### PROBLEM TO WORK ON
As the lines appear below, please set them down exactly, starting at the first and finishing with the one containing "## re-timing with driven ports".

### Records excerpted from a collection
######

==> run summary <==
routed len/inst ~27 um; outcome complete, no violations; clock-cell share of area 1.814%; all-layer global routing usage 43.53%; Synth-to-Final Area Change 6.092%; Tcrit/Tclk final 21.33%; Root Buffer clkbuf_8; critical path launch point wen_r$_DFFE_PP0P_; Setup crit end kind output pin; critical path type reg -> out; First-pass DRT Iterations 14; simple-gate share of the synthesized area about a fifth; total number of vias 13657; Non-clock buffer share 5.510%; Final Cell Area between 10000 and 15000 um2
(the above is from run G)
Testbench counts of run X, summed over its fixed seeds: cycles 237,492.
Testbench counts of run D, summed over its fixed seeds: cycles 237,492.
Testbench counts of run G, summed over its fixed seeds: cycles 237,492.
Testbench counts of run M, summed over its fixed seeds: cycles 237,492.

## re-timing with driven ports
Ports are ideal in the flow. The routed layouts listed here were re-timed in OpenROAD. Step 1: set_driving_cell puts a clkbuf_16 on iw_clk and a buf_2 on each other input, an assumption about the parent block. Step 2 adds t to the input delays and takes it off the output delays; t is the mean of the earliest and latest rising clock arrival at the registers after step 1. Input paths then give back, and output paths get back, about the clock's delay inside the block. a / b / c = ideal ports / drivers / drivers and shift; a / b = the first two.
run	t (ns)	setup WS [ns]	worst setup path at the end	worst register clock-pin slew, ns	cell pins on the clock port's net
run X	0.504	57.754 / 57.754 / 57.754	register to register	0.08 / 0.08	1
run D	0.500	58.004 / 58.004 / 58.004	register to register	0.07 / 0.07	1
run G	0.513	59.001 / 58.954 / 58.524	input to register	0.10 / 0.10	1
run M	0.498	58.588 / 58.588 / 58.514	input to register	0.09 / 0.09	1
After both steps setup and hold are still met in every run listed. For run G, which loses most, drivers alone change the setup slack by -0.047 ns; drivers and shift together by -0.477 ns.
From an optimization exercise on the open Yosys and OpenROAD flow, aimed at small area, a short achievable clock period and few clock cycles per item; shortcuts taken in it are not production practice.
Only simulation tests tie the RTL to the original design; equivalence was not proved.

`flow/run.sh`:
```
#!/bin/bash
# synth_recipe.tcl (not shown) runs the flow's synth.tcl, then flattens the netlist and writes it again
# the make line also repeats each setting of config.mk as NAME=value (left out here)
make -C /OpenROAD-flow-scripts/flow DESIGN_CONFIG=/design/flow/config.mk WORK_HOME=/design/flow/orfs CLKGATE_MAP_FILE= SYNTH_SCRIPT=/design/flow/synth_recipe.tcl finish
```
`flow/config.mk`:
```
export PLATFORM = sky130hd
export DESIGN_NAME = ssp_top
export DESIGN_NICKNAME = ssp_top
export VERILOG_FILES = /design/flow/design.v
export SDC_FILE = /design/flow/constraint.sdc
export NUM_CORES = 4
export LEC_CHECK = 0
export CAP_MARGIN = 20
export CORE_MARGIN = 2
export CORE_UTILIZATION = 40
export SLEW_MARGIN = 20
```
`flow/constraint.sdc`:
```
create_clock -name core_clock -period 10.0 [get_ports {clk}]
set_input_delay 2.0000 -clock core_clock [delete_from_list [all_inputs] [get_ports {clk}]]
set_output_delay 2.0000 -clock core_clock [all_outputs]
set_load 0.01 [all_outputs]
```
`flow/design.v`:
```
`timescale 1ns / 1ps
module half_adder(
    input A,B,
    output C,S
    );
assign C = A & B;
assign S = A ^ B;  
endmodule
module full_adder(
    input A,B,CI,
    output CO,S
    );
wire half_adder1_s,half_adder1_c;
wire half_adder2_s,half_adder2_c;
half_adder half_adder1(A,B,half_adder1_c,half_adder1_s);
half_adder half_adder2(CI,half_adder1_s,half_adder2_c,half_adder2_s);
assign CO = half_adder1_c | half_adder2_c;
assign S = half_adder2_s;
endmodule
`timescale 1ns / 1ps
module ADD_8 #(parameter SIZE = 8)
(   input [SIZE-1:0] a, b, 
    output co, 
    output [SIZE-1:0] r);
    wire fac[SIZE-1:0]; 
    genvar i;
    generate
        for (i = 0; i < SIZE; i = i + 1) begin: generated_fa
            if (i==0) begin: test1
                full_adder fa(a[i],b[i],0,fac[i],r[i]); 
            end else
            if (i==SIZE-1) begin: test2
                full_adder fa(a[i],b[i],fac[i-1],co,r[i]); 
            end else
            full_adder fa(a[i],b[i],fac[i-1],fac[i],r[i]);
        end
    endgenerate
endmodule
`timescale 1ns / 1ps
module AND_8(
	input [7:0] a,
	input [7:0] b,
	output [7:0] r);
assign r = a & b;
endmodule
`timescale 1ns / 1ps
module XOR_8(
 	input [7:0] a,
	input [7:0] b,
	output [7:0] r
    );
assign r = a ^ b;
endmodule
`timescale 1ns / 1ps
module SHIFT_CIRC_LEFT_8(
	input [7:0] a,
	output [7:0] r
    );
assign r = {a[6:0],a[7]};
endmodule
`timescale 1ns / 1ps
module COMP_ZERO_8(
	input [7:0] a,
	output reg Z
    );
    always @* begin
        if(a==0)
            Z=1;
        else
            Z=0;
    end
endmodule
`timescale 1ns / 1ps
module MULTP_4 #(parameter N=8)(
	input [N-1:0]I0,
	input [N-1:0]I1,
	input [N-1:0]I2,
	input [N-1:0]I3,
	input [1:0]S,
	output reg [N-1:0]O
    );
always @* begin
	case(S)
		2'b00: O = I0;
		2'b01: O = I1;
		2'b10: O = I2;
		2'b11: O = I3;
	endcase
end
endmodule
`timescale 1ns / 1ps
module MULTP_8 #(parameter N=8)(
	input [N-1:0]I0,
	input [N-1:0]I1,
	input [N-1:0]I2,
	input [N-1:0]I3,
	input [N-1:0]I4,
	input [N-1:0]I5,
	input [N-1:0]I6,
	input [N-1:0]I7,
	input [2:0]S,
	output reg [N-1:0]O
    );
always @* begin
	case(S)
		3'b000: O = I0;
		3'b001: O = I1;
		3'b010: O = I2;
		3'b011: O = I3;
		3'b100: O = I4;
		3'b101: O = I5;
		3'b110: O = I6;
		3'b111: O = I7;
	endcase
end
endmodule
`timescale 1ns / 1ps
module MULTP_16 #(parameter N=8)(
	input [N-1:0]I0,
	input [N-1:0]I1,
	input [N-1:0]I2,
	input [N-1:0]I3,
	input [N-1:0]I4,
	input [N-1:0]I5,
	input [N-1:0]I6,
	input [N-1:0]I7,
	input [N-1:0]I8,
	input [N-1:0]I9,
	input [N-1:0]I10,
	input [N-1:0]I11,
	input [N-1:0]I12,
	input [N-1:0]I13,
	input [N-1:0]I14,
	input [N-1:0]I15,
	input [3:0]S,
	output reg [N-1:0]O
    );
always @* begin
	case(S)
		4'b0000: O = I0;
		4'b0001: O = I1;
		4'b0010: O = I2;
		4'b0011: O = I3;
		4'b0100: O = I4;
		4'b0101: O = I5;
		4'b0110: O = I6;
		4'b0111: O = I7;
		4'b1000: O = I8;
		4'b1001: O = I9;
		4'b1010: O = I10;
		4'b1011: O = I11;
		4'b1100: O = I12;
		4'b1101: O = I13;
		4'b1110: O = I14;
		4'b1111: O = I15;
	endcase
end
endmodule
`timescale 1ns / 1ps
module DECODER_4_16(
	input [3:0]RegAdd,
	input WE,
	output reg [15:0]Out
    );
always @(*) begin
	if(WE == 0)
		Out = 0;  
	else begin
		case(RegAdd)
			4'b0000: Out = 16'd1;
			4'b0001: Out = 16'd2;
			4'b0010: Out = 16'd4;
			4'b0011: Out = 16'd8;
			4'b0100: Out = 16'd16;
			4'b0101: Out = 16'd32;
			4'b0110: Out = 16'd64;
			4'b0111: Out = 16'd128;
			4'b1000: Out = 16'd256;
			4'b1001: Out = 16'd512;
			4'b1010: Out = 16'd1024;
			4'b1011: Out = 16'd2048;
			4'b1100: Out = 16'd4096;
			4'b1101: Out = 16'd8192;
			4'b1110: Out = 16'd16384;
			4'b1111: Out = 16'd32768;
		endcase
	end
end
endmodule
`timescale 1ns / 1ps
module REGISTER #(parameter N=8)(
	input clk,
	input reset,
	input En,
	input [N-1:0] Rin,
	output reg [N-1:0] Rout
    );
    reg [N-1:0]reg_next;
    reg [N-1:0]reg_out;
    always @(posedge clk, posedge reset) begin
        if(reset==1)
            reg_out <= 0;
        else
            reg_out <= reg_next;
    end
    always @(*) begin
        if(En)
            reg_next = Rin;
        else
            reg_next = reg_out;
    end
    always @(*) begin
        Rout = reg_out;
    end
endmodule
`timescale 1ns / 1ps
module ALU(
	input [7:0] ALUinA,
	input [7:0] ALUinB,
	input [1:0] InsSel,
	output [7:0] ALUout,
	output CO,
	output Z
    );
	wire [7:0] ANDout, XORout, ADDout, SHIFTout;
	wire carry_out;
	AND_8 and8(.a(ALUinA),.b(ALUinB),.r(ANDout));	
	XOR_8 xor8(.a(ALUinA),.b(ALUinB),.r(XORout));   
	ADD_8 add8(.a(ALUinA),.b(ALUinB),.r(ADDout),.co(carry_out));	
	SHIFT_CIRC_LEFT_8 shif8(.a(ALUinA),.r(SHIFTout));	
	COMP_ZERO_8 comp8(.a(ALUout),.Z(Z)); 
	MULTP_4 #(8) multp_out(.I0(ANDout),.I1(XORout),.I2(ADDout),.I3(SHIFTout),.S(InsSel),.O(ALUout));	
	MULTP_4 #(1) mulpt_co(.I0(1'b0),.I1(1'b0),.I2(carry_out),.I3(SHIFTout[0]),.S(InsSel),.O(CO));	
endmodule
`timescale 1ns / 1ps
module RB(
    input clk,
	input reset,
	input [7:0]InA,  
	input [7:0]InB,  
	input [7:0]CUconst,  
	input [7:0]ALUout,  
	input [2:0]InMuxAdd,  
	input WE,  
	input [3:0]RegAdd,  
	input [3:0]OutMuxAdd,  
	output [7:0]Out,  
	output [7:0]ALUinA,  
	output [7:0]ALUinB  
	);
	wire [15:0]Decoder_Out;  
	wire [7:0]RegOut;  
	wire [7:0]RegIn;  
	wire [7:0]Rout [15:0];  
	DECODER_4_16 decoder(.RegAdd(RegAdd),.WE(WE),.Out(Decoder_Out));	
	MULTP_8 #(.N(8)) mux_input(.I0(InA),.I1(InB),.I2(CUconst),.I3(ALUout),.I4(RegOut),.I5(RegOut) 
										,.I6(RegOut),.I7(RegOut),.S(InMuxAdd),.O(RegIn));
	MULTP_16 #(.N(8)) mux_output(.I0(Rout[0]),.I1(Rout[1]),.I2(Rout[2]),.I3(Rout[3]),.I4(Rout[4]),.I5(Rout[5])
								,.I6(Rout[6]),.I7(Rout[7]),.I8(Rout[8]),.I9(Rout[9]),.I10(Rout[10]),.I11(Rout[11])
								,.I12(Rout[12]),.I13(Rout[13]),.I14(Rout[14]),.I15(Rout[15]),.S(OutMuxAdd),.O(RegOut));	
	REGISTER #(.N(8)) reg0(.Rin(RegIn), .Rout(Rout[0]), .clk(clk), .En(Decoder_Out[0]), .reset(reset));
	REGISTER #(.N(8)) reg1(.Rin(RegIn), .Rout(Rout[1]), .clk(clk), .En(Decoder_Out[1]), .reset(reset));
	REGISTER #(.N(8)) reg2(.Rin(RegIn), .Rout(Rout[2]), .clk(clk), .En(Decoder_Out[2]), .reset(reset));
	REGISTER #(.N(8)) reg3(.Rin(RegIn), .Rout(Rout[3]), .clk(clk), .En(Decoder_Out[3]), .reset(reset));
	REGISTER #(.N(8)) reg4(.Rin(RegIn), .Rout(Rout[4]), .clk(clk), .En(Decoder_Out[4]), .reset(reset));
	REGISTER #(.N(8)) reg5(.Rin(RegIn), .Rout(Rout[5]), .clk(clk), .En(Decoder_Out[5]), .reset(reset));
	REGISTER #(.N(8)) reg6(.Rin(RegIn), .Rout(Rout[6]), .clk(clk), .En(Decoder_Out[6]), .reset(reset));
	REGISTER #(.N(8)) reg7(.Rin(RegIn), .Rout(Rout[7]), .clk(clk), .En(Decoder_Out[7]), .reset(reset));
	REGISTER #(.N(8)) reg8(.Rin(RegIn), .Rout(Rout[8]), .clk(clk), .En(Decoder_Out[8]), .reset(reset));
	REGISTER #(.N(8)) reg9(.Rin(RegIn), .Rout(Rout[9]), .clk(clk), .En(Decoder_Out[9]), .reset(reset));
	REGISTER #(.N(8)) reg10(.Rin(RegIn), .Rout(Rout[10]), .clk(clk), .En(Decoder_Out[10]), .reset(reset));
	REGISTER #(.N(8)) reg11(.Rin(RegIn), .Rout(Rout[11]), .clk(clk), .En(Decoder_Out[11]), .reset(reset));
	REGISTER #(.N(8)) reg12(.Rin(RegIn), .Rout(Rout[12]), .clk(clk), .En(Decoder_Out[12]), .reset(reset));
	REGISTER #(.N(8)) reg13(.Rin(RegIn), .Rout(Rout[13]), .clk(clk), .En(Decoder_Out[13]), .reset(reset));
	REGISTER #(.N(8)) reg14(.Rin(RegIn), .Rout(Rout[14]), .clk(clk), .En(Decoder_Out[14]), .reset(reset));
	REGISTER #(.N(8)) reg15(.Rin(RegIn), .Rout(Rout[15]), .clk(clk), .En(Decoder_Out[15]), .reset(reset));
	assign Out = Rout[0];  
	assign ALUinA = Rout[1];  
	assign ALUinB = Rout[2];  
endmodule
`timescale 1ns / 1ps
module CU(
    input Start,
	input clk,
	input reset,
	input CO,
	input Z,
	output reg[1:0] InsSel,
	output reg[3:0] RegAdd,
	output reg[3:0] OutMuxAdd,
	output reg[2:0] InMuxAdd,
	output reg[7:0] CUconst,
	output reg Busy,
	output reg WE
    );
    localparam [3:0]
        idle = 4'd0,
        resetQ = 4'd1,
        getDivident = 4'd2,
        getDivider = 4'd3,
        divideByZero = 4'd4,
        twosComplement_1 = 4'd5,
        twosComplement_2 = 4'd6,
        twosComplement_3 = 4'd7,
        twosComplement_4 = 4'd8,
        getDividentAndSubs = 4'd9,
        controlResult = 4'd10,
        increaseQ_1 = 4'd11,
        increaseQ_2 = 4'd12,
        increaseQ_3 = 4'd13,
        outputQ = 4'd14;
    reg [4:0]state_next, state_reg;
    reg [1:0] InsSel_q;
    reg [3:0] RegAdd_q;
    reg [3:0] OutMuxAdd_q;
    reg [2:0] InMuxAdd_q;
    reg [7:0] CUconst_q;
    reg Busy_q;
    reg WE_q;
    always @(posedge clk, posedge reset) begin
        if (reset==1)  
            state_reg <= idle; 
        else
            state_reg <= state_next;
    end
    always @(posedge clk, posedge reset) begin
        if (reset==1) begin
            InsSel_q <= 2'd0;
            RegAdd_q <= 4'd0;
            OutMuxAdd_q <= 4'd0;
            InMuxAdd_q <= 3'd0;
            CUconst_q <= 8'd0;
            Busy_q <= 1'b0;
            WE_q <= 1'b0;
        end
        else begin
            InsSel_q <= InsSel;
            RegAdd_q <= RegAdd;
            OutMuxAdd_q <= OutMuxAdd;
            InMuxAdd_q <= InMuxAdd;
            CUconst_q <= CUconst;
            Busy_q <= Busy;
            WE_q <= WE;
        end
    end
    always @(*)
    begin
        InsSel = InsSel_q;
        RegAdd = RegAdd_q;
        OutMuxAdd = OutMuxAdd_q;
        InMuxAdd = InMuxAdd_q;
        CUconst = CUconst_q;
        Busy = Busy_q;
        WE = WE_q;
        state_next = state_reg;
        case(state_reg)
            idle:
            begin
                Busy = 1'b0;  
                if(Start)
                state_next = resetQ;
            end
            resetQ:
            begin
                RegAdd = 4'd14;  
                InMuxAdd = 3'd2;  
                CUconst = 8'b00000000;  
                WE = 1'b1;
                Busy = 1'b1;
                state_next = getDivident;
            end
            getDivident:
            begin
                RegAdd = 4'd15;  
                InMuxAdd = 3'd0;  
                WE = 1'b1;
                state_next = getDivider;
            end
            getDivider:
            begin
                RegAdd = 4'd1;
                InMuxAdd = 3'd1;  
                WE = 1'b1;
                InsSel = 2'd3;  
                state_next = divideByZero;
            end
            divideByZero:
            begin
                if(Z) begin
                    RegAdd = 4'd0;  
                    InMuxAdd = 3'd2;  
                    CUconst = 8'b00000000; 
                    WE = 1'b1;
                    state_next = idle; 
                end
                else
                    state_next = twosComplement_1;
            end
            twosComplement_1:
            begin
                RegAdd = 4'd2;
                InMuxAdd = 3'd2;  
                CUconst = 8'b11111111; 
                WE = 1'b1;
                InsSel = 2'd1;  
                state_next = twosComplement_2;
            end
            twosComplement_2:
            begin
                RegAdd = 4'd2;
                InMuxAdd = 3'd3;  
                WE = 1'b1;
                state_next = twosComplement_3;
            end
            twosComplement_3:
            begin
                RegAdd = 4'd1;
                InMuxAdd = 3'd2;  
                WE = 1'b1;
                CUconst = 8'b00000001; 
                InsSel = 2'd2;  
                state_next = twosComplement_4;
            end
            twosComplement_4:  
            begin
                RegAdd = 4'd2;
                InMuxAdd = 3'd3;  
                WE = 1'b1;
                state_next = getDividentAndSubs;
            end
            getDividentAndSubs:  
            begin
                RegAdd = 4'd1;
                InMuxAdd = 3'd4;  
                OutMuxAdd = 4'd15;  
                WE = 1'b1; 
                InsSel = 2'd2;  
                state_next = controlResult;
            end
            controlResult:  
            begin
                if(CO==1) begin  
                    RegAdd = 4'd15; 
                    InMuxAdd = 3'd3;  
                    WE = 1'b1;
                    state_next = increaseQ_1;
                end
                else begin  
                    RegAdd = 4'd0; 
                    OutMuxAdd = 4'd15;  
                    InMuxAdd = 3'd4;  
                    WE = 1'b1;
                    state_next = outputQ;
                end
            end
            increaseQ_1:  
            begin
                RegAdd = 4'd1;
                OutMuxAdd = 4'd14;  
                InMuxAdd = 3'd4;  
                WE = 1'b1; 
                state_next = increaseQ_2;
            end
            increaseQ_2:  
            begin
                RegAdd = 4'd2;
                InMuxAdd = 3'd2;  
                WE = 1'b1;
                CUconst = 8'b00000001; 
                InsSel = 2'd2;  
                state_next = increaseQ_3;
            end
            increaseQ_3:  
            begin
                RegAdd = 4'd14;
                InMuxAdd = 3'd3;  
                WE = 1'b1; 
                state_next = getDivider;  
            end
            outputQ:  
            begin
                RegAdd = 4'd0; 
                OutMuxAdd = 4'd14;  
                InMuxAdd = 3'd4;  
                WE = 1'b1; 
                state_next = idle;  
            end
            default:
                state_next = idle;
        endcase
    end
endmodule
`timescale 1ns / 1ps
module ssp_top(
    input clk,
	input reset,
	input Start,
	input [7:0]InA,  
	input [7:0]InB,  
	output Busy,  
	output [7:0] Out  
    );
    wire [7:0]CUconst;
    wire [2:0]InMuxAdd;
    wire [3:0]OutMuxAdd;
    wire [3:0]RegAdd;
    wire WE;
    wire [7:0]ALUinA;
    wire [7:0]ALUinB;
    wire [7:0]ALUout;
    wire CO,Z;
    wire [1:0]InsSel;
    CU control_unit(.clk(clk),
                    .reset(reset),
                    .Start(Start),
                    .Busy(Busy),
                    .InsSel(InsSel),
                    .CO(CO),
                    .Z(Z),
                    .CUconst(CUconst),
                    .InMuxAdd(InMuxAdd),
                    .OutMuxAdd(OutMuxAdd),
                    .RegAdd(RegAdd),
                    .WE(WE));
    ALU arithmetic_logic_unit(.InsSel(InsSel),
                              .CO(CO),
                              .Z(Z),
                              .ALUinA(ALUinA),
                              .ALUinB(ALUinB),
                              .ALUout(ALUout)
                              );
    RB register_block(.clk(clk),
                      .reset(reset),        
                      .InA(InA),
                      .InB(InB),
                      .CUconst(CUconst),
                      .InMuxAdd(InMuxAdd),
                      .OutMuxAdd(OutMuxAdd),
                      .RegAdd(RegAdd),
                      .WE(WE),
                      .ALUinA(ALUinA),
                      .ALUinB(ALUinB),
                      .ALUout(ALUout),
                      .Out(Out));
endmodule
```
==> impl_metrics.csv <==
group,metric,value,unit
detailed_routing,wl,31400,um
detailed_routing,avgRoutedWirePerCell,25.1,um
worst_hold_path,min_to,"register_block.reg11.reg_out[5]",
detailed_routing,final_antenna_net_count,0,
critical_path,cp-start-kind,"flop",
place,dp_slack,2.48,ns
critical_path,cp.depth,19,
outcome,status,"finished clean",
clock_network,clock_latency,0.44,ns
sta,fmax,131,MHz
synth,yosysSeqAreaShare,42.1,%
layout,fillers,2144,
floorplan,pin_count,28,
synth,yosysUniqueCellTypes,86,
critical_path,r2r-end,"register_block.reg7.reg_out[0]",
place,portBuffers,27,
clock_network,clockBufferDepth,2,
detailed_routing,via_per_inst,6.50,
floorplan,dieHeight,156,um
clock_network,cts_made_buffers,17,
synth,synthCells,949,
layout,final_common_cell,"dfrtp_1",
sta,tightest_slew,1.18,ns
sta,setup_viol,0,
worst_hold_path,hold_depth,2,
sta,tns,0,ns
clock_network,htreeDepth,4,
clock_network,clock-root-buffer,"clkbuf_16",
layout,final_cell_mix,"dfrtp_1, nand2_1, o31ai_1",
critical_path,critPathKind,"reg2reg",
critical_path,rr_worst_depth,19,
grt,antenna_found_initial,0,
sta,finClkSkew,0.0119,ns
place,place_congestion,0.971,
grt,grt_pass1_wl,48900,um
run,drv_cap,0,
synth,ys_warn_count,10,
synth,async_flop_share,100,%
clock_network,cts_setup_buffers,0,
grt,grt_pass1_vias,7885,
synth,ys_seq_elements,155,
critical_path,r2r_slack,2.34,ns
critical_path,critPathSlowestCell,"o21ai_1",
synth,synth_ff_type,"dfrtp_1",
sta,rsz0062_at_grt,"no",
sta,worst_slack,2.34,ns
grt,grt_overflow_total,0,
floorplan,rows,55,
layout,final_nets,986,
sta,whs,0.474,ns
grt,grt_max_degree,79,
synth,syn_avg_cell_area,9.70,sq um
floorplan,die_w,156,um
clock_network,cts_tree,"yes",
place,hpwl,21700,um
synth,synth_area,9210,sq um
clock_network,clk_pin_slew,0.07,ns
sta,hold_violations,0,
floorplan,die_area,24200,sq um
detailed_routing,first_iter_violations,1031,
critical_path,crit_required,10.32,ns
synth,syn-num-nets,983,
clock_network,cts_hold_buf,0,
critical_path,critPathMaxFanout,12,
layout,drive_gt1_share,16.6,%
clock_network,cts.sinks,155,
sta,fin_crit,7.66,ns
critical_path,critPathArrivalTime,7.98,ns
worst_hold_path,hold_path_startpoint,"register_block.reg11.reg_out[5]",
detailed_routing,vias,8117,
sta,min_period_over_period,76.6,%
sta,slew_viol_final,0,
layout,antenna_cells,0,
critical_path,path_buf_inv,4,
grt,globalRouteTotalUtil,26.7,%
layout,fin_util,45.8,%
floorplan,coreArea,22600,sq um
floorplan,initial_core_util,40.7,%
sta,relSlewSlack,21.1,%
synth,synth_edf_count,0,
critical_path,slowest_delay,0.73,ns
critical_path,critPathTopFamily,"adder cells",
detailed_routing,drcViolationCount,0,
critical_path,crit_top_cell,"fa_1",
critical_path,end_kind,"flop",
critical_path,cp_cell_sequence,"ha_1 > inv_1 > fa_1 > fa_1 > fa_1 > fa_1 > fa_1 > fa_1 > inv_1 > fa_1 > a222oi_1 > nand2_1 > or4_4 > o21ai_1 > inv_1 > o311ai_1 > o211ai_1 > buf_4 > mux2_2",
worst_hold_path,hp-class,"reg2reg",
critical_path,r2r_start,"register_block.reg1.reg_out[0]",
layout,area_growth,12.8,%
detailed_routing,first_pass_iters,6,
clock_network,cts-resized-gates,0,
-- per-layer routing --
metal | vias to the layer above | track usage [%] | share of wire [%] | wire length, um
li1 | 3596 | - | - | -
met1 | 4012 | 37.1 | 42 | 13100
met2 | 434 | 40.6 | 45 | 14100
met3 | 75 | 5.94 | 9.4 | 2940
met4 | 0 | 11.0 | 4.0 | 1250
met5 | - | 0 | 0 | 0
-- synthesized netlist by cell type, types with 4 or more instances --
cell type    n  share of area (%)
nand2_1     89                3.6
o31a_1       4               0.38
or2_2       10               0.68
buf_6        5               0.61
o21ai_1      7               0.38
and3_1       9               0.61
a311oi_1     7               0.67
mux2i_1     14                1.5
a21oi_1     38                2.1
a221oi_1     5               0.48
o221ai_1     4               0.38
a32oi_1      4               0.38
o22ai_1     11               0.75
nand3_1     22                1.2
nand2b_1    16                1.1
buf_1        9               0.37
a21o_1       9               0.73
and2_1       5               0.34
inv_1       27                1.1
nor2_1      50                2.0
a211o_1      4               0.38
or3_1        4               0.27
a22o_1       5               0.48
a31oi_1      7               0.48
o2111ai_1    4               0.38
o211ai_1    11               0.90
ha_1         8                1.1
a211oi_1     6               0.49
o21a_1       7               0.57
nor2b_1     14               0.95
clkbuf_1    39                1.6
a22oi_1     11               0.90
dfrtp_1    155                 42
fa_1         7                1.5
o31ai_1     85                6.9
o21ai_0     64                3.5
buf_2       11               0.60
mux2_2      69                8.4
nor3_1      18               0.98
-- worst min-delay path, stage by stage, from the launching register on --
cell	delay [ns]
dfrtp_1	0.34
nand2_1	0.05
o31ai_1	0.05
-- area by class of cell --
type | count | area [sq um] | area share (%)
Multi-Input combinational cell | 700 | 4970 | 47.9
Sequential cell | 155 | 3880 | 37.4
Clock buffer | 19 | 453 | 4.36
Timing Repair Buffer | 49 | 443 | 4.27
Tap cell | 285 | 357 | 3.44
Clock inverter | 12 | 163 | 1.57
Inverter | 29 | 114 | 1.10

######

### RESULT OF THE TASK
==> run summary <==
routed len/inst ~27 um; outcome complete, no violations; clock-cell share of area 1.814%; all-layer global routing usage 43.53%; Synth-to-Final Area Change 6.092%; Tcrit/Tclk final 21.33%; Root Buffer clkbuf_8; critical path launch point wen_r$_DFFE_PP0P_; Setup crit end kind output pin; critical path type reg -> out; First-pass DRT Iterations 14; simple-gate share of the synthesized area about a fifth; total number of vias 13657; Non-clock buffer share 5.510%; Final Cell Area between 10000 and 15000 um2
(the above is from run G)
Testbench counts of run X, summed over its fixed seeds: cycles 237,492.
Testbench counts of run D, summed over its fixed seeds: cycles 237,492.
Testbench counts of run G, summed over its fixed seeds: cycles 237,492.
Testbench counts of run M, summed over its fixed seeds: cycles 237,492.

## re-timing with driven ports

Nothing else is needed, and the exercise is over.